Wednesday, March 25, 2015

Ode to a Porta John

What arriving racer does not scan the scene
for where the director has put the portable latrine?

After the drive, with things at their worst,
how good to see that I've gotten to you first.

You stand tall in rows, green like limes.
Before the race starts, I'll visit twenty times.

No sink to use, no need to flush,
perfect for the racer in a rush.


The slap of your door, the twang of your spring,
the plastic lock, and green-red indicator thing.

Your little metal mirror distorts like vapor,
but you're rarely not stocked with plenty of paper.

Sometimes you rock, on a stone or dirt lip.
Wouldn't want to be inside were you ever to tip.

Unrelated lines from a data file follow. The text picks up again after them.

`config.mk`:
```
export PLATFORM = sky130hd
export DESIGN_NAME = fsp_ctrl
export DESIGN_NICKNAME = d
export VERILOG_FILES = /design/src/hdl/fsp_pkg.sv /design/src/hdl/fsp_ctrl.sv
export SDC_FILE = /design/constraint.sdc
export NUM_CORES = 1
export LEC_CHECK = 0
export BUFFER_PORTS_ARGS = -buffer_cell sky130_fd_sc_hd__buf_2
export CORE_MARGIN = 2
export CORE_UTILIZATION = 50
export DETAILED_ROUTE_END_ITERATION = 8
export PLACE_DENSITY = 0.69
export SLEW_MARGIN = 20
export SYNTH_ARGS = -nofsm -noshare
export SYNTH_HDL_FRONTEND = slang
export SYNTH_SLANG_ARGS = --single-unit
export TNS_END_PERCENT = 1
```
`constraint.sdc`:
```
create_clock -name core_clk -period 3.5 [get_ports core_clk]
set_clock_uncertainty 0.2 [all_clocks]
set_input_delay 0.7 -clock core_clk [delete_from_list [all_inputs] [get_ports core_clk]]
set_output_delay 0.7 -clock core_clk [all_outputs]
set_load 0.1 [all_outputs]
```
`src/hdl/fsp_pkg.sv`:
```
// constants and types for the flash self-programming sequencer
package fsp_pkg;
   // register byte offsets on the bus
   localparam logic [3:0] CTRL_OFS = 4'h0;
   localparam logic [3:0] STAT_OFS = 4'h4;
   // control register bit positions
   localparam int STORE_EN_POS = 0;
   localparam int PAGE_ERASE_POS = 1;
   localparam int PAGE_WRITE_POS = 2;
   localparam int READ_FUSE_POS = 3;
   localparam int CLEAR_BUF_POS = 4;
   localparam int READ_SIG_POS = 5;
   localparam int CTRL_W = 6;
   localparam logic [CTRL_W-1:0] CTRL_RESET = 6'h00;
   // accepted command patterns
   localparam logic [CTRL_W-1:0] CMD_LOAD = 6'h01;
   localparam logic [CTRL_W-1:0] CMD_ERASE = 6'h03;
   localparam logic [CTRL_W-1:0] CMD_WRITE = 6'h05;
   localparam logic [CTRL_W-1:0] CMD_RD_FUSE = 6'h09;
   localparam logic [CTRL_W-1:0] CMD_CLR_BUF = 6'h11;
   localparam logic [CTRL_W-1:0] CMD_RD_SIG = 6'h21;
   // command windows in system clock cycles
   localparam logic [2:0] STORE_WIN = 3'h4;
   localparam logic [2:0] LOAD_WIN = 3'h3;
   // z addresses in fuse/lock read mode
   localparam logic [15:0] Z_FUSE_LOW = 16'h0000;
   localparam logic [15:0] Z_LOCK = 16'h0001;
   localparam logic [15:0] Z_FUSE_EXT = 16'h0002;
   localparam logic [15:0] Z_FUSE_HIGH = 16'h0003;
   // value of an erased buffer word and of an unmapped byte
   localparam logic [15:0] ERASED_WORD = 16'hffff;
   localparam logic [7:0] BLANK_BYTE = 8'hff;
   // status register bits
   localparam int STAT_BUSY_POS = 0;
   localparam int STAT_LOADED_POS = 1;
   localparam int STAT_FUSE_POS = 2;
   localparam int STAT_EEP_POS = 3;
   // ahb encodings
   localparam logic [1:0] HTRANS_NONSEQ = 2'h2;
   localparam logic HRESP_OKAY = 1'b0;
   typedef enum logic [1:0] {st_idle, st_erase, st_write} fsp_state_e;
endpackage : fsp_pkg

```
`src/hdl/fsp_ctrl.sv`:
```
// flash self-programming sequencer with ahb-lite control registers
// How it works
// - store inert unless self-programming fuse programmed
// - page buffer words load in any order
// - pattern 00000011 then store erases page
// - erase ignores z bits outside page field
// - cpu halted through whole page erase
// - pattern 00000001 then store loads buffer word
// - buffer cleared after write, clear bit, reset
// - eeprom write during loading discards buffer
// - pattern 00000101 then store writes page
// - cpu halted through whole page write
// - z low bits word, high bits page
// - load instruction picks byte with z0
// - eeprom write blocks programming and fuse reads
// - programmed fuse bits read zero, others one
// - z 0x0001 in fuse mode returns lock bits
// - read and enable bits auto-clear, then normal
// - z 0,3,2 return fuse low, high, extended
// - signature mode returns table entry at z
// - control bits clear4 fuse3 write2 erase1 enable0
// - other control patterns are ignored
// - enable bit stays high until operation ends
//
// The register offsets and the AHB-Lite interface to the registers were chosen for this implementation.
`timescale 1ns/1ps
module fsp_ctrl #(
   parameter int WORD_BITS = 5,
   parameter int SIG_BYTES = 3,
   // arbitrary neutral signature contents, not a real part code
   parameter logic [8*SIG_BYTES-1:0] SIG_TABLE = 24'h5a_a5_01
) (
   input wire logic core_clk,
   input wire logic arst_n,
   // ahb-lite slave
   input wire logic hsel,
   input wire logic [31:0] haddr,
   input wire logic [1:0] htrans,
   input wire logic hwrite,
   input wire logic [2:0] hsize,
   input wire logic [31:0] hwdata,
   input wire logic hready,
   output logic hreadyout,
   output logic hresp,
   output logic [31:0] hrdata,
   // cpu instruction side
   input wire logic store_program_instr,
   input wire logic lpm_strobe,
   input wire logic [15:0] z_ptr,
   input wire logic [15:0] r1r0_data,
   output logic cpu_halt,
   output logic [7:0] lpm_data,
   output logic lpm_valid,
   // flash array side
   output logic [14:0] flash_rd_addr,
   input wire logic [15:0] flash_rd_word,
   output logic flash_erase_go,
   output logic flash_write_go,
   output logic [15-WORD_BITS-1:0] flash_page,
   input wire logic flash_done,
   input wire logic [WORD_BITS-1:0] buf_rd_idx,
   output logic [15:0] buf_rd_data,
   // fuses, lock bits and eeprom interlock
   input wire logic self_prog_fuse,
   input wire logic [7:0] fuse_low_byte,
   input wire logic [7:0] fuse_high_byte,
   input wire logic [7:0] fuse_extended_byte,
   input wire logic [7:0] lock_byte,
   input wire logic eeprom_write_pending
);
   localparam int PAGE_WORDS = 1 << WORD_BITS;
   localparam int PAGE_W = 15 - WORD_BITS;

   typedef struct packed {
      fsp_pkg::fsp_state_e st;
      logic [fsp_pkg::CTRL_W-1:0] ctrl;
      logic [2:0] win;
      logic [PAGE_W-1:0] page;
      logic [PAGE_WORDS-1:0][15:0] pbuf;
      logic [PAGE_WORDS-1:0] loaded;
      logic [15:0] buf_rd;
      logic [7:0] lpm_data;
      logic lpm_valid;
      logic erase_go;
      logic write_go;
      logic dp_wr;
      logic dp_rd;
      logic [3:0] dp_addr;
      logic [31:0] hrdata;
   } fsp_state_s;

   fsp_state_s s_reg;
   fsp_state_s s_next;

   logic addr_ok;
   logic ctrl_wr;
   logic cmd_ok;
   logic store_ok;
   logic load_mode;
   logic [WORD_BITS-1:0] z_word;
   logic [PAGE_W-1:0] z_page;
   logic [7:0] sig_byte;
   logic [7:0] fuse_byte;

   // z split into word and page fields
   assign z_word = z_ptr[WORD_BITS:1];
   assign z_page = z_ptr[15:WORD_BITS+1];
   // byte-wide load, z0 picks the byte
   assign flash_rd_addr = z_ptr[15:1];

   assign addr_ok = hsel && hready && (htrans == fsp_pkg::HTRANS_NONSEQ);
   assign ctrl_wr = s_reg.dp_wr && (s_reg.dp_addr == fsp_pkg::CTRL_OFS);

   // command codes fix the bit positions
   // only the documented patterns take effect
   always_comb begin
      case (hwdata[fsp_pkg::CTRL_W-1:0])
         fsp_pkg::CMD_LOAD, fsp_pkg::CMD_ERASE, fsp_pkg::CMD_WRITE,
         fsp_pkg::CMD_RD_FUSE, fsp_pkg::CMD_CLR_BUF, fsp_pkg::CMD_RD_SIG: cmd_ok = 1'b1;
         default: cmd_ok = 1'b0;
      endcase
   end

   // store only acts when the fuse reads programmed
   // eeprom write in flight blocks every store
   assign store_ok = store_program_instr && (s_reg.win != 3'h0) && !self_prog_fuse
      && !eeprom_write_pending && (s_reg.st == fsp_pkg::st_idle);

   // load window is the first three clocks of the four
   assign load_mode = lpm_strobe && (s_reg.win > (fsp_pkg::STORE_WIN - fsp_pkg::LOAD_WIN))
      && !eeprom_write_pending && (s_reg.st == fsp_pkg::st_idle);

   always_comb begin
      sig_byte = fsp_pkg::BLANK_BYTE;
      if (z_ptr < 16'(SIG_BYTES)) begin
         sig_byte = SIG_TABLE[8*z_ptr[7:0] +: 8];
      end
   end

   // fuse inputs already carry programmed bits as zero
   always_comb begin
      case (z_ptr)
         fsp_pkg::Z_FUSE_LOW: fuse_byte = fuse_low_byte;
         fsp_pkg::Z_LOCK: fuse_byte = lock_byte;
         fsp_pkg::Z_FUSE_EXT: fuse_byte = fuse_extended_byte;
         fsp_pkg::Z_FUSE_HIGH: fuse_byte = fuse_high_byte;
         default: fuse_byte = fsp_pkg::BLANK_BYTE;
      endcase
   end

   always_comb begin
      s_next = s_reg;
      s_next.erase_go = 1'b0;
      s_next.write_go = 1'b0;
      s_next.lpm_valid = 1'b0;
      s_next.buf_rd = s_reg.pbuf[buf_rd_idx];

      // bus address phase; the slave never inserts wait states
      s_next.dp_wr = addr_ok && hwrite;
      s_next.dp_rd = addr_ok && !hwrite;
      s_next.dp_addr = haddr[3:0];
      s_next.hrdata = 32'h0000_0000;
      if (addr_ok && !hwrite) begin
         if (haddr[3:0] == fsp_pkg::CTRL_OFS) begin
            s_next.hrdata[fsp_pkg::CTRL_W-1:0] = s_reg.ctrl;
         end else if (haddr[3:0] == fsp_pkg::STAT_OFS) begin
            s_next.hrdata[fsp_pkg::STAT_BUSY_POS] = (s_reg.st != fsp_pkg::st_idle);
            s_next.hrdata[fsp_pkg::STAT_LOADED_POS] = |s_reg.loaded;
            s_next.hrdata[fsp_pkg::STAT_FUSE_POS] = self_prog_fuse;
            s_next.hrdata[fsp_pkg::STAT_EEP_POS] = eeprom_write_pending;
         end
      end

      // window counts down one per clock
      if (s_reg.win != 3'h0) begin
         s_next.win = s_reg.win - 3'h1;
      end

      // expiry with no instruction drops the command bits
      if (s_reg.win == 3'h1 && s_reg.st == fsp_pkg::st_idle) begin
         s_next.ctrl = fsp_pkg::CTRL_RESET;
      end

      // normal load returns the byte picked by z0
      if (lpm_strobe) begin
         s_next.lpm_valid = 1'b1;
         s_next.lpm_data = z_ptr[0] ? flash_rd_word[15:8] : flash_rd_word[7:0];
      end

      // read modes clear on the load, then loads are normal
      if (load_mode && s_reg.ctrl == fsp_pkg::CMD_RD_FUSE) begin
         s_next.lpm_data = fuse_byte;
         s_next.ctrl = fsp_pkg::CTRL_RESET;
         s_next.win = 3'h0;
      end else if (load_mode && s_reg.ctrl == fsp_pkg::CMD_RD_SIG) begin
         s_next.lpm_data = sig_byte;
         s_next.ctrl = fsp_pkg::CTRL_RESET;
         s_next.win = 3'h0;
      end

      if (store_ok) begin
         s_next.win = 3'h0;
         s_next.ctrl = fsp_pkg::CTRL_RESET;
         case (s_reg.ctrl)
            // erase takes the page field only
            // word bits and r1r0 play no part
            fsp_pkg::CMD_ERASE: begin
               s_next.st = fsp_pkg::st_erase;
               s_next.page = z_page;
               s_next.erase_go = 1'b1;
               s_next.ctrl = s_reg.ctrl;
            end
            // write takes the page field, data from buffer
            fsp_pkg::CMD_WRITE: begin
               s_next.st = fsp_pkg::st_write;
               s_next.page = z_page;
               s_next.write_go = 1'b1;
               s_next.ctrl = s_reg.ctrl;
            end
            // r1r0 into the word selected by z
            // any word may be loaded, in any order, while no erase or write runs
            fsp_pkg::CMD_LOAD: begin
               s_next.pbuf[z_word] = r1r0_data;
               s_next.loaded[z_word] = 1'b1;
            end
            fsp_pkg::CMD_CLR_BUF: begin
               s_next.pbuf = {PAGE_WORDS{fsp_pkg::ERASED_WORD}};
               s_next.loaded = '0;
            end
            default: begin
               s_next.ctrl = fsp_pkg::CTRL_RESET;
            end
         endcase
      end

      // eeprom activity mid-load throws the buffer away
      if (eeprom_write_pending && (|s_reg.loaded)) begin
         s_next.pbuf = {PAGE_WORDS{fsp_pkg::ERASED_WORD}};
         s_next.loaded = '0;
      end

      // erase holds the cpu until the array reports done
      // enable bit held for the whole operation
      case (s_reg.st)
         fsp_pkg::st_erase: begin
            if (flash_done) begin
               s_next.st = fsp_pkg::st_idle;
               s_next.ctrl = fsp_pkg::CTRL_RESET;
            end
         end
         fsp_pkg::st_write: begin
            if (flash_done) begin
               s_next.st = fsp_pkg::st_idle;
               s_next.ctrl = fsp_pkg::CTRL_RESET;
               s_next.pbuf = {PAGE_WORDS{fsp_pkg::ERASED_WORD}};
               s_next.loaded = '0;
            end
         end
         default: begin
         end
      endcase

      // control writes ignored while eeprom busy or flash busy
      // a valid write opens a fresh window
      if (ctrl_wr && cmd_ok && !eeprom_write_pending && s_reg.st == fsp_pkg::st_idle) begin
         s_next.ctrl = hwdata[fsp_pkg::CTRL_W-1:0];
         s_next.win = fsp_pkg::STORE_WIN;
      end
   end

   // reset leaves the buffer erased and empty
   always_ff @(posedge core_clk or negedge arst_n) begin
      if (!arst_n) begin
         s_reg.st <= fsp_pkg::st_idle;
         s_reg.ctrl <= fsp_pkg::CTRL_RESET;
         s_reg.win <= 3'h0;
         s_reg.page <= '0;
         s_reg.pbuf <= {PAGE_WORDS{fsp_pkg::ERASED_WORD}};
         s_reg.loaded <= '0;
         s_reg.buf_rd <= 16'h0000;
         s_reg.lpm_data <= 8'h00;
         s_reg.lpm_valid <= 1'b0;
         s_reg.erase_go <= 1'b0;
         s_reg.write_go <= 1'b0;
         s_reg.dp_wr <= 1'b0;
         s_reg.dp_rd <= 1'b0;
         s_reg.dp_addr <= 4'h0;
         s_reg.hrdata <= 32'h0000_0000;
      end else begin
         s_reg <= s_next;
      end
   end

   assign hreadyout = 1'b1;
   assign hresp = fsp_pkg::HRESP_OKAY;
   assign hrdata = s_reg.hrdata;
   assign cpu_halt = (s_reg.st != fsp_pkg::st_idle);
   assign lpm_data = s_reg.lpm_data;
   assign lpm_valid = s_reg.lpm_valid;
   assign flash_erase_go = s_reg.erase_go;
   assign flash_write_go = s_reg.write_go;
   assign flash_page = s_reg.page;
   assign buf_rd_data = s_reg.buf_rd;
endmodule : fsp_ctrl

```
==> impl_summary.log <==
INFO  metric highest_clock_rate = 331 MHz
INFO  metric synthSimpleGateAreaFrac = 8.11%
INFO  metric h-tree-depth = 3
INFO  metric postSynthAreaPerCell = between 10 and 15 um^2
INFO  metric timing_worst_slew_pin_value = 1.12 ns
INFO  metric dpl.hpwl = 62600 um
INFO  metric timing.critical_path.slowest_stage_cell = nor4_1
INFO  metric detailedRoute.firstPassIterationCount = 5
INFO  metric layout-drive-gt1-share = between 40% and 50%
INFO  metric ctsRootBufferMaster = clkbuf_16
INFO  metric synth.yosys.seq_area_share = 54.1%
INFO  metric worst_skew_pair.late_latency = ~0.64 ns
INFO  metric synthTopCellsByArea = dfstp_2, a221o_1, mux4_2
INFO  metric yosys.area_share.xor_xnor = 0.0603%
INFO  metric nFillCells = 4617
INFO  metric yosys_warnings = 0
INFO  metric fin_ws = around 0.48 ns
INFO  metric max-clock-path-buffers = 3
INFO  metric post_synth_fa_ha_maj_area_fraction = 0.215%
INFO  metric dieHeight = 245 um
INFO  metric synth_cell_type_count = 63
INFO  metric worstPathArrival = 3.36 ns
INFO  metric worst_hold_path.endpoint = s_reg[34]
INFO  metric yosys_most_used_dff = dfstp_2
INFO  metric r2r-end = s_reg[110]
INFO  metric cts_tree = built
INFO  metric rrSetupSlack = around 0.48 ns
INFO  metric multi_input_area = around 12000 um^2
INFO  metric vdd_ir_drop_max = 0.427 mV
INFO  metric timing.critical_path.cells = nor4_1, nand4_1, nor2_1, o211ai_1, buf_12, buf_12, a221o_1
INFO  metric post-route-drc-count = 0
INFO  metric finalWirelength = around 98000 um
INFO  metric rr_startpoint = s_reg[72]
INFO  metric route.detailed.wl_per_inst = 30.0 um
INFO  metric antenna-diode-count = 0
INFO  metric timing.critical_path.required = 3.84 ns
INFO  metric detailedRoute.firstIterationViolations = around 2900
INFO  metric timing.max_slew.rel_slack = approximately 25%
INFO  metric clk_pin_slew_worst_paths = 0.07 ns
INFO  metric share_of_the_synthesized_area_in_compound_gates_ao_oa_aoi_oai = 20.5%
INFO  metric cp_common_cell = buf_12
INFO  metric area_delta_synth_final = 14.0%
INFO  metric status = complete, no violations
INFO  metric grt_pass1_wl = 145000 um
INFO  metric launching_element_type_of_the_critical_path = flop
INFO  metric via_per_inst = between 7 and 8
INFO  metric hold-path-cell-count = 1
INFO  metric initial_utilization = roughly 50%
INFO  metric via_count_of_the_first_global_routing_pass = 22500
INFO  metric design.core.area = 57600 um^2
INFO  metric post-route-period-util = 86.4%
INFO  metric finalSetupViolations = 0
INFO  metric worst-path-max-fanout = slightly above 60
INFO  metric die_area = around 60000 um^2
INFO  metric synth.mux.area_fraction = 11.0%
INFO  metric clock_sink_count = 603
INFO  metric synth_top_family_by_area = compound AO/OA/AOI/OAI gates
INFO  metric critical_path_class = flop to flop
INFO  metric finalMaxSlewViolations = 0
INFO  metric yosys.area.top_type = dfstp_2
INFO  metric largest_net_degree_at_the_start_of_global_routing = 114
INFO  metric chipWidth = 245 um
INFO  metric finalSetupTns = 0 ns
INFO  metric via_count = 22900
INFO  metric timing.hold.worst.class = primary input to flop
INFO  metric most_common_cell_in_the_netlist = dfstp_2
INFO  metric post_synth_inst_count = 2330
INFO  metric globalRoute.totalOverflow = 0
INFO  metric pre_cts_slack = 0.418 ns
INFO  metric r2r_cells = 7
INFO  metric synth-edff-count = 0
INFO  metric antenna_violating_nets_post_route = 0
INFO  metric syn-cell-area = 29100 um^2
INFO  metric drv_cap = 0
INFO  metric synthArstFlopShare = between 90% and 100%
INFO  metric post-synth-top-area-fraction = between 40% and 50%
INFO  metric global_route.usage.total = roughly a third
INFO  metric rsz_0062_raised_after_global_routing = no
INFO  metric ioPinCount = 251
INFO  metric min_from = haddr[2]
INFO  metric slowest_delay = 0.50 ns
INFO  metric port_buffers = 165
INFO  metric register_area = about 16000 um^2
INFO  metric power.density = 517 nW/um^2
INFO  metric cts-buffers-inserted = 67
INFO  metric antenna_violations_before_repair = 3
INFO  metric setup.worst_path.end_class = flop
INFO  metric cts-resized-gates = 0
INFO  metric ys_seq_elements = 603
INFO  metric finalHoldViolations = 0
INFO  metric leading_post_synthesis_cells_by_instance_count = dfstp_2, a221o_1, nand2_1, nor2_1, o22ai_1
INFO  metric leakage = 0.0134 uW
INFO  metric largest_register_ff_count = 560
INFO  metric finalWeightedCongestion = approximately 0.97
INFO  metric num-nets-final = between 2000 and 3000
INFO  metric fp-row-count = slightly below 90
INFO  metric fin_crit = 3.02 ns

Occasionally, there's time to stare at your door,
to just sit and think, shorts dropped to the floor.

Whether metal bar or plastic lobe,
your door handle is hell for the germaphobe.

Without tile or porcelain, you're nearly all plastic,
yet you still send me off feeling fantastic.

As much as I appreciate and value your stay,
I can't envy the man who must take you away.

When I see you elsewhere, in some other place,
your chemical scent makes me yearn for the race.

These wedding goers can't know you like a racer can,
your hand sanitizer, conspicuous lack of a fan.

How could a non-racer know what it can mean
to endure a long line, then see your red tab turn green?